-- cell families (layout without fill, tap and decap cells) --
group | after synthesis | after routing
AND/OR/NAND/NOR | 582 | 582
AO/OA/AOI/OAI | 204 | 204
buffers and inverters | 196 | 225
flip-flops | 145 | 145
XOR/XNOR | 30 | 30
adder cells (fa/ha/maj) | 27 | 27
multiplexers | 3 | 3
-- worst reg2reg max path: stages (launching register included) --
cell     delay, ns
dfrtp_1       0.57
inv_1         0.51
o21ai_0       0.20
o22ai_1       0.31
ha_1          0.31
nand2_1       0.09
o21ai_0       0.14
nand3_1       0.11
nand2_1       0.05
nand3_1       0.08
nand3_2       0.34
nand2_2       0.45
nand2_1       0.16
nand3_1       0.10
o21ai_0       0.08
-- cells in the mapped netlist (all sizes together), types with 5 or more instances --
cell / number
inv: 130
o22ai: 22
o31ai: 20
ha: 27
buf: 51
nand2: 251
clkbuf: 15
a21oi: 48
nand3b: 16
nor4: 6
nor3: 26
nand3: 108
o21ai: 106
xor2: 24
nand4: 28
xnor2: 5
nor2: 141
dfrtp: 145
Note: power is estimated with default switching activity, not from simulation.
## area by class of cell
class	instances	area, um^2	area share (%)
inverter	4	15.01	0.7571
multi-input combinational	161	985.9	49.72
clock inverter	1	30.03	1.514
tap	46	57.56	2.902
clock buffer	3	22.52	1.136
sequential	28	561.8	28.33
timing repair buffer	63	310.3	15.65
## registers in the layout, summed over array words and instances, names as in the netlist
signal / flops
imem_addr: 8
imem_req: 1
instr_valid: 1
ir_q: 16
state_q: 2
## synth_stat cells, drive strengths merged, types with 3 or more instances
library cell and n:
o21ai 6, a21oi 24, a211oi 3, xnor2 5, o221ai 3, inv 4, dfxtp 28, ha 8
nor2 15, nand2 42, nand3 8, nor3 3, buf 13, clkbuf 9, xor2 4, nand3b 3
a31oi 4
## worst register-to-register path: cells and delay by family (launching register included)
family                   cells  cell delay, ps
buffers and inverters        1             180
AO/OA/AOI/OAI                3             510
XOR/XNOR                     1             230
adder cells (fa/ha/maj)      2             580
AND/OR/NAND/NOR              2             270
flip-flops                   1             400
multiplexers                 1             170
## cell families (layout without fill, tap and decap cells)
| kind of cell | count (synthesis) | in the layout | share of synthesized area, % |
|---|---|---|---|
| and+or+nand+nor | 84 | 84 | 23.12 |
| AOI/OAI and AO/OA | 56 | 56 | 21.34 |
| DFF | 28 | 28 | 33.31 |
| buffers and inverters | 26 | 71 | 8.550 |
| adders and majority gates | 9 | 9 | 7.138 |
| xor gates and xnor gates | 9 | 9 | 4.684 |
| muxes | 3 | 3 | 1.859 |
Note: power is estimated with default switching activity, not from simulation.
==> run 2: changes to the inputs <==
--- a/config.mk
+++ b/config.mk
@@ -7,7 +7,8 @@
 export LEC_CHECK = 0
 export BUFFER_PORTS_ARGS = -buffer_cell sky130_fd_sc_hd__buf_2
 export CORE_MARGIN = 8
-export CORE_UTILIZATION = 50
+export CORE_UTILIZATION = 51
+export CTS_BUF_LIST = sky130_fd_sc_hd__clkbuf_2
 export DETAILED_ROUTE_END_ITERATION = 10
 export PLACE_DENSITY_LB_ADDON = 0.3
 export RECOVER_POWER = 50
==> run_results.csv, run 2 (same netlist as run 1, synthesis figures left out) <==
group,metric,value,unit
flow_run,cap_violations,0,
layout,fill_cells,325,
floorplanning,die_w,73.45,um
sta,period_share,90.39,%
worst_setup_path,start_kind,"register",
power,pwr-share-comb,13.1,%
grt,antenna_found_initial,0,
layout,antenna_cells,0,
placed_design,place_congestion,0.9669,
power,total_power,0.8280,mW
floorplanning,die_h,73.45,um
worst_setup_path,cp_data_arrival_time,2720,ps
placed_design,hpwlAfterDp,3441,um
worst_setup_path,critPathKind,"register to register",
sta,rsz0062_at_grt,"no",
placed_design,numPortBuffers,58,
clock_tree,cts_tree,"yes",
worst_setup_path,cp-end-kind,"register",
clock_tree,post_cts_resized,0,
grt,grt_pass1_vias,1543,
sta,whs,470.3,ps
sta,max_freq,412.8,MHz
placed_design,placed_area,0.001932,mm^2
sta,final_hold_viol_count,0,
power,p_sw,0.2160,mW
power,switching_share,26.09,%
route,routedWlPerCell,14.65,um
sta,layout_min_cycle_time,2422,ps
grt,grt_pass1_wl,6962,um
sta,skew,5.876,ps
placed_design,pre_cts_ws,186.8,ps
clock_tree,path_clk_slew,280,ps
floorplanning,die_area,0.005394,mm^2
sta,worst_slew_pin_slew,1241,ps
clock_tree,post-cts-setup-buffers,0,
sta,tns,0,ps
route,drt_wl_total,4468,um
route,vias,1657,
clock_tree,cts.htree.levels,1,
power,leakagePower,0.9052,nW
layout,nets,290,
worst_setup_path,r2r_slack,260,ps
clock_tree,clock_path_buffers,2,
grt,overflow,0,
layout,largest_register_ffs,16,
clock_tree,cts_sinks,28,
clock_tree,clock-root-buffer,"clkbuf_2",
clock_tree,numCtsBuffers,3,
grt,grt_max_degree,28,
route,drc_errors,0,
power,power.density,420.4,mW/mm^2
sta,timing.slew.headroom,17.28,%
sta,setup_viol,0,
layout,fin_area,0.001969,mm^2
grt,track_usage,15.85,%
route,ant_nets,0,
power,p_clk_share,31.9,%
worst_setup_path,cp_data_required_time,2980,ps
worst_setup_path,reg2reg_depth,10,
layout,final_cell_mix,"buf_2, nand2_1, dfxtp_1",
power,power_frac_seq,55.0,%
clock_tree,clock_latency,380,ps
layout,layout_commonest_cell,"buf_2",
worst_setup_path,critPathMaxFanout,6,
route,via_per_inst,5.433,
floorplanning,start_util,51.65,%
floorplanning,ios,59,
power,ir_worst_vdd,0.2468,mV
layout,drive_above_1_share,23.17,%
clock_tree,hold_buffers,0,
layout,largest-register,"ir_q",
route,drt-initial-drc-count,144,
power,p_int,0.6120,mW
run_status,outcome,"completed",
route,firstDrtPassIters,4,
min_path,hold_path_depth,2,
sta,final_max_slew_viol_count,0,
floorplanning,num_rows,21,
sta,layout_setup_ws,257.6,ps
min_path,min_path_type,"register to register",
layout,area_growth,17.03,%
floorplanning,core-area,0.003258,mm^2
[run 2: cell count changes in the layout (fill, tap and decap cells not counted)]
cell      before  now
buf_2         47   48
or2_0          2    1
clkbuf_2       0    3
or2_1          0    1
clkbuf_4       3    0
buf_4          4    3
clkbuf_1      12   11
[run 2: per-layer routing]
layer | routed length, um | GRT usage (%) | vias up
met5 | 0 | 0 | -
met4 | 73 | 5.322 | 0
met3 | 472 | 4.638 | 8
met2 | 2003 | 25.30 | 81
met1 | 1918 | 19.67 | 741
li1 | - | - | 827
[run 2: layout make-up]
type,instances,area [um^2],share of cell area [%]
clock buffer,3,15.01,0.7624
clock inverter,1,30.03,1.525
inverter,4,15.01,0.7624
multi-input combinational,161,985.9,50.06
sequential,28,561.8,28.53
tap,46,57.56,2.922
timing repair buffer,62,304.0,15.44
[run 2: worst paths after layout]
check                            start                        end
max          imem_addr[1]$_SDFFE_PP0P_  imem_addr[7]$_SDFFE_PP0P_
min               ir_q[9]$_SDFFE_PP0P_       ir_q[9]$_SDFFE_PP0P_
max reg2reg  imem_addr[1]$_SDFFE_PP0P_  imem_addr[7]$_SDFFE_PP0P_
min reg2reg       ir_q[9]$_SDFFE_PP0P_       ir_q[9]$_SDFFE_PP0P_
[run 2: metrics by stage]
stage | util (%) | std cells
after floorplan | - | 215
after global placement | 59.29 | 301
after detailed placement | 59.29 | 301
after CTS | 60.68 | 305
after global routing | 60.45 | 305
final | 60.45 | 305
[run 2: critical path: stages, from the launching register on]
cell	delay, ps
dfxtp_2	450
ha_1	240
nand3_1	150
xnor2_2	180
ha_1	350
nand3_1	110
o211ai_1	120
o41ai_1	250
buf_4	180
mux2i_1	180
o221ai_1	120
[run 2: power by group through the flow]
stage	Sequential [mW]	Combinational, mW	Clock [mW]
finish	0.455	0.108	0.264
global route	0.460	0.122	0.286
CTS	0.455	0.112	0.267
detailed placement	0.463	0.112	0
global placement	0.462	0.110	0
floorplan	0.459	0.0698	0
## config.mk

```make
export PLATFORM = sky130hd
export DESIGN_NAME = instruction_fetch_unit
export DESIGN_NICKNAME = d
export VERILOG_FILES = /design/src/rtl/instruction_fetch_unit_pkg.sv /design/src/rtl/instruction_fetch_unit_next_pc_select.sv /design/src/rtl/instruction_fetch_unit.sv
export SDC_FILE = /design/constraint.sdc
export NUM_CORES = 1
export LEC_CHECK = 0
export ABC_AREA = 1
export BUFFER_PORTS_ARGS = -buffer_cell sky130_fd_sc_hd__buf_4
export CORE_UTILIZATION = 40
export CTS_CLUSTER_SIZE = 25
export DETAILED_ROUTE_END_ITERATION = 8
export PLACE_DENSITY = 0.68
export SYNTH_ARGS = -nofsm -noshare
export SYNTH_HDL_FRONTEND = slang
export SYNTH_SLANG_ARGS = --single-unit
```

## constraint.sdc

```tcl
create_clock -name clk -period 1.6 [get_ports clk]
set_input_delay 0.08 -clock clk [delete_from_list [all_inputs] [get_ports clk]]
set_output_delay 0.08 -clock clk [all_outputs]
set_load 0.05 [all_outputs]
```

## src/rtl/instruction_fetch_unit_pkg.sv

```systemverilog
// Shared types and constants for the instruction fetch unit: reset/trap vectors,
// the IF/ID record, and the next-PC select encoding.
package instruction_fetch_unit_pkg;

  localparam logic [31:0] RESET_VEC_DEF = 32'h0000_0000;
  localparam logic [31:0] INTR_VEC_DEF  = 32'h0000_0004;
  localparam logic [31:0] EXCP_VEC_DEF  = 32'h0000_0008;
  localparam logic [31:0] NOP_INSTR     = 32'h0000_0000;
  localparam int          KERNEL_BIT    = 31;

  typedef struct packed {
    logic [31:0] instr;
    logic [31:0] pc;
    logic [31:0] pc4;
    logic        valid;
  } ifid_t;

  typedef enum logic [2:0] {
    SEL_EXCP,
    SEL_INTR,
    SEL_REDIR,
    SEL_HOLD,
    SEL_SEQ
  } next_pc_sel_e;

  // Sequential successor: the kernel bit is carried over untouched and the
  // carry out of the bit just below it is dropped, so mode never flips by increment.
  function automatic logic [31:0] pc_plus4(input logic [31:0] pc);
    logic [KERNEL_BIT-1:0] low;
    low = pc[KERNEL_BIT-1:0] + {{(KERNEL_BIT-3){1'b0}}, 3'd4};
    return {pc[KERNEL_BIT], low};
  endfunction

endpackage

```

## src/rtl/instruction_fetch_unit_next_pc_select.sv

```systemverilog
// Combinational next-PC priority encoder: exception/misalign, interrupt,
// redirect, stall hold, sequential.
module next_pc_select
  import instruction_fetch_unit_pkg::*;
(
  input  logic         excp_i,
  input  logic         intr_i,
  input  logic         redirect_i,
  input  logic [1:0]   redirect_lo_i,
  input  logic         stall_i,
  output next_pc_sel_e sel_o,
  output logic         misalign_o
);

  assign misalign_o = redirect_i && (redirect_lo_i != 2'b00);

  always_comb begin
    // NOTE: every output of a combinational block gets a default first, so no
    // path through the if-chain can leave it unassigned and infer a latch.
    sel_o = SEL_SEQ;
    if (excp_i || misalign_o) sel_o = SEL_EXCP;
    else if (intr_i)          sel_o = SEL_INTR;
    else if (redirect_i)      sel_o = SEL_REDIR;
    else if (stall_i)         sel_o = SEL_HOLD;
  end

endmodule

```

## src/rtl/instruction_fetch_unit.sv

```systemverilog
// Fetch stage: owns the PC, addresses the combinational instruction ROM and
// registers the fetched word into IF/ID; flags misaligned redirect targets.
module instruction_fetch_unit
  import instruction_fetch_unit_pkg::*;
#(
  parameter logic [31:0] RESET_VEC = RESET_VEC_DEF,
  parameter logic [31:0] INTR_VEC  = INTR_VEC_DEF,
  parameter logic [31:0] EXCP_VEC  = EXCP_VEC_DEF
) (
  input  logic        clk,
  input  logic        reset,
  input  logic        stall_i,
  input  logic        flush_i,
  input  logic        redirect_i,
  input  logic [31:0] redirect_pc_i,
  input  logic        intr_i,
  input  logic        excp_i,
  output logic [31:0] imem_addr_o,
  input  logic [31:0] imem_data_i,
  output logic [31:0] ifid_instr_o,
  output logic [31:0] ifid_pc_o,
  output logic [31:0] ifid_pc4_o,
  output logic        ifid_valid_o,
  output logic        fetch_excp_o,
  output logic [31:0] bad_pc_o
);

  logic [31:0]  pc_q, pc_nxt, pc4;
  ifid_t        ifid_q, ifid_nxt;
  next_pc_sel_e sel;
  logic         misalign;
  logic         bubble, capture;

  next_pc_select u_next_pc_select (
    .excp_i        (excp_i),
    .intr_i        (intr_i),
    .redirect_i    (redirect_i),
    .redirect_lo_i (redirect_pc_i[1:0]),
    .stall_i       (stall_i),
    .sel_o         (sel),
    .misalign_o    (misalign)
  );

  assign pc4 = pc_plus4(pc_q);

  always_comb begin
    pc_nxt  = pc_q;
    bubble  = 1'b0;
    capture = 1'b0;
    unique case (sel)
      SEL_EXCP:  begin pc_nxt = EXCP_VEC;      bubble = 1'b1; end
      SEL_INTR:  begin pc_nxt = INTR_VEC;      bubble = 1'b1; end
      SEL_REDIR: begin pc_nxt = redirect_pc_i; bubble = flush_i; capture = !flush_i; end
      // A flush still empties IF/ID while the PC is held by a stall.
      SEL_HOLD:  bubble = flush_i;
      SEL_SEQ:   begin pc_nxt = pc4;           bubble = flush_i; capture = !flush_i; end
      default:   ;
    endcase

    ifid_nxt = ifid_q;
    if (bubble) begin
      ifid_nxt.instr = NOP_INSTR;
      ifid_nxt.valid = 1'b0;
    end else if (capture) begin
      ifid_nxt = '{instr: imem_data_i, pc: pc_q, pc4: pc4, valid: 1'b1};
    end
  end

  // NOTE: state registers use non-blocking assignments so every flop samples
  // the pre-edge values regardless of block ordering.
  always_ff @(posedge clk or negedge reset) begin
    if (!reset) begin
      pc_q         <= RESET_VEC;
      ifid_q       <= '{instr: NOP_INSTR, pc: 32'h0, pc4: 32'h0, valid: 1'b0};
      fetch_excp_o <= 1'b0;
      bad_pc_o     <= 32'h0;
    end else begin
      pc_q         <= pc_nxt;
      ifid_q       <= ifid_nxt;
      fetch_excp_o <= misalign;
      if (misalign) bad_pc_o <= redirect_pc_i;
    end
  end

  assign imem_addr_o  = pc_q;
  assign ifid_instr_o = ifid_q.instr;
  assign ifid_pc_o    = ifid_q.pc;
  assign ifid_pc4_o   = ifid_q.pc4;
  assign ifid_valid_o = ifid_q.valid;

endmodule

```

==> impl_metrics.yaml, run 1 <==
timing:
  worstMarginPinSlew_ps: 465
  timing.fmax_mhz: 654
  fin_crit_ps: 1530
  relSlewSlack_pct: 69.0
  timing.hold.ws_ps: 94.9
  report.final.slew_viol_count: 0
  timing.final.hold_violations: 0
  worst_slack_ps: 70.4
  final.period_utilization_pct: 95.6
  total_setup_violations_reported_at_the_end_of_the_flow: 0
  grt_setup_unrepaired: "true"
  final.setup_skew_ps: 7.30
synth:
  syn-cell-area_um2: 6980
  synthAdderAreaFrac_pct: 0.179
  muxShareOfSynthArea_pct: 4.68
  avg_inst_size_synth_um2: 8.71
  yosys.area_share.xor_xnor_pct: 1.13
  yosys.cell_types.count: 27
  synth.yosys.seq_area_share_pct: 57.0
  synth_compound_area_share_pct: 4.75
  proportion_of_netlist_area_held_by_the_largest_area_contributor_pct: 57.0
  synth_top_cells_by_area: "dfrtp_1, nand2_1, nand3_1"
  synth.largest_area_cell: "dfrtp_1"
  synthSimpleGateAreaFrac_pct: 26.7
  yosys_register_bits: 159
  syn-instance-count: 801
  synth_top_family_by_area: "simple AND/OR/NAND/NOR gates"
  synth_nets: 873
  yosys_warnings: 0
clock_tree:
  cts.clk_slew.worst_paths_ps: 60
  clk_latency_ps: 420
  cts_max_level: 4
  clock-sinks: 159
  cts.root.buffer_cell: "clkbuf_16"
  cts_max_path_buffers: 2
  cts-buffers-inserted: 17
  postCtsSetupRepairBufs: 0
  tritoncts: "built"
global_routing:
  grt_start_max_net_pins: 68
  wire_length_of_the_first_global_routing_pass_um: 35500
  vias_in_the_first_global_route: 6708
  grt_usage_pct: 25.8
  antenna_violations_before_repair: 0
  gr-total-overflow: 0
placed_design:
  hpwl_reported_at_the_end_of_detailed_placement_um: 16000
  postPlaceCellArea_um2: 9190
  dpl_worst_slack_ps: 71.2
  place.port_buffers: 232
  routabilityCongestion: 0.885
worst_setup_path:
  number_of_buffers_and_inverters_on_the_critical_path: 3
  setup.worst_path.end_class: "flip-flop"
  worstSetupPathDepth: 4
  critPathArrivalTime_ps: 1830
  worstRegToRegCells: 4
  timing.critical_path.cells: "buf_4, inv_1, o2111ai_1, dlygate4sd3_1"
  worstPathRequired_ps: 1900
  path_delay_family: "buffers and inverters"
  crit_fanout: 4
  critical_path.max_stage_delay_ps: 570
  crit_slowest_cell: "dlygate4sd3_1"
  critPathKind: "reg -> reg"
  start_kind: "flip-flop"
drt:
  firstDrtPassIters: 5
  routed_wire_length_per_instance_um: 16.6
  dr_total_vias: 6802
  totalWireLength_um: 22400
  detail_route.vias_per_cell: 5.04
  route.antenna.remaining_nets: 0
  remaining_routing_drc_violations: 0
  drtIter0Drc: 489
pwr:
  vdd_drop_max_mv: 0.717
  static-leakage-power_uw: 0.00525
  power_density_nw_per_um2: 1050
die:
  dieArea_um2: 18000
  core_area_um2: 16800
  floorplan.initialDensity_pct: 41.5
  fp.dieW_um: 134
  core.rowCount: 47
  dieHeight_um: 134
  io_pins: 233
layout:
  total_non_filler_cell_area_in_the_finished_layout_um2: 10500
  nets: 1189
  antenna_cells: 0
  final_common_cell: "nand2_1"
  most-common-layout-cells: "nand2_1, buf_4, dfrtp_1, nand3_1, dlygate4sd3_1"
  final_util_pct: 62.4
  syn_to_final_growth_pct: 50.4
  layout-drive-gt1-share_pct: 31.6
job:
  max_cap_violations: 0
worst_hold_path:
  min_path_type: "in -> reg"
  hold_path_depth: 5
outcome:
  outcome: "complete, no violations"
----------------
**Assignment**
Starting at the line that contains "nor2 15, nand2" and stopping after the line that contains "## cell families", write out every line exactly as it appears above, and no other line.

**Task output**
nor2 15, nand2 42, nand3 8, nor3 3, buf 13, clkbuf 9, xor2 4, nand3b 3
a31oi 4
## worst register-to-register path: cells and delay by family (launching register included)
family                   cells  cell delay, ps
buffers and inverters        1             180
AO/OA/AOI/OAI                3             510
XOR/XNOR                     1             230
adder cells (fa/ha/maj)      2             580
AND/OR/NAND/NOR              2             270
flip-flops                   1             400
multiplexers                 1             170
## cell families (layout without fill, tap and decap cells)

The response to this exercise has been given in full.